Why Do We Only Experience Flow Occasionally and Can We Change That
By Guest Contributor Max Landsberg
Author of The Power of the Dao, Max Landsberg, reveals how we can achieve flow and optimal experience more often.
Being in Flow is a great place to be. It’s a mental and a physical state where you are like an athlete who is ‘in the zone’, or ‘on top of your game’. You feel completely absorbed in whatever you are doing. Things feel effortless and seem to work automatically: your activities take no energy from you – indeed, they give energy to you. You barely notice the passage of time. You feel calm yet almost ecstatic. You are resourceful, creative and resilient.

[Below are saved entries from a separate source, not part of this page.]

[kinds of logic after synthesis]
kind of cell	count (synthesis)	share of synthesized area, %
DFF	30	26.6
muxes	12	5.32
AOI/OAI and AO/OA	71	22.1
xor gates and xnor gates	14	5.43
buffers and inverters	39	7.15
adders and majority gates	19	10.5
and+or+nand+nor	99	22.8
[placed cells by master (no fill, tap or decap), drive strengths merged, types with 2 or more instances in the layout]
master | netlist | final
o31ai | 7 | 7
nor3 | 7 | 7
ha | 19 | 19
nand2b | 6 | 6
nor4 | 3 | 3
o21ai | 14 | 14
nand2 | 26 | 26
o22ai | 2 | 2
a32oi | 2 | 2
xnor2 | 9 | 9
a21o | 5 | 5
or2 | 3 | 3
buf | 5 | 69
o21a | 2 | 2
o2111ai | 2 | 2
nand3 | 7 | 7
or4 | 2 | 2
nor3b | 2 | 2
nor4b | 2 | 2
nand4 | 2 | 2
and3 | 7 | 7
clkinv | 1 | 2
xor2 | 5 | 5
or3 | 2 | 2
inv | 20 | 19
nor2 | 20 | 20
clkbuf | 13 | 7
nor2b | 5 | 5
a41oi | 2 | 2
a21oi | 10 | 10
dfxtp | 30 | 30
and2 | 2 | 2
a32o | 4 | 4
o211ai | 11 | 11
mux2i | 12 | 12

In this flow state, research shows you can become twice as creative, four times more motivated, five times more able to learn, and also five times more productive. More importantly, you’re having deep and meaningful fun! You’ve probably experienced this state at least briefly – at work, in sport, or at home.
But if this state of flow is such a coveted place to be, why don’t we attain it more often? In most seminars and webinars, for example, polls show the same pattern: while most of us have been in this state of flow for at least a few minutes; only some of us have achieved it for an hour or two, and only a few have sustained this state for days. The state seems to be elusive and not consistently attainable.
Various factors contribute to the sporadic nature of the flow experience, and understanding them can offer insights into how to access flow more consistently. To address this issue, I’ve found it helpful to distinguish between two types of the flow state. Based on three decades of coaching and research, I call these two types ‘task-specific flow’, and ‘life-long flow’. These states are related, but they differ in the obstacles to achieving them and the steps we can take to reach them.
Let’s look first at task-specific flow, as a prelude to understanding how to gain the bigger prize of life-long flow.
Research into the flow state arguably started in the 1970s with the work of psychologist Mihaly Csikszentmihalyi. (I say ‘arguably’ because as we will see, the ancient Daoist tradition had developed relevant practices 2,500 years earlier.)
Recent research into task-specific flow has focused on how some people, sometimes, manage to complete tasks and activities at an outstanding level of performance, while having fun … yet with apparently minimal effort. The focus has been on sports, games, and artistic activities as well as on selected work activities, and several findings have emerged.
The five main controllable factors for achieving task-specific flow are:
- The balance between skill level and task difficulty, as proposed by Mihaly Csikszentmihalyi. Flow tends to happen when the challenge of a task matches an individual’s level of skill. If a task is too easy, it may lead to boredom, while tasks that are too difficult can result in anxiety or frustration. Achieving the right balance requires a continuous assessment and adjustment of challenges based on one’s developing skills.
- Clear goals and immediate feedback. Flow is more likely to occur when individuals have a clear understanding of their objectives and receive immediate feedback on their performance. They can then make real-time adjustments, and maintain a sense of control and concentration. In contrast, vague goals or delayed feedback can disrupt the flow state, as individuals may struggle to stay focused without a clear direction or understanding of their progress.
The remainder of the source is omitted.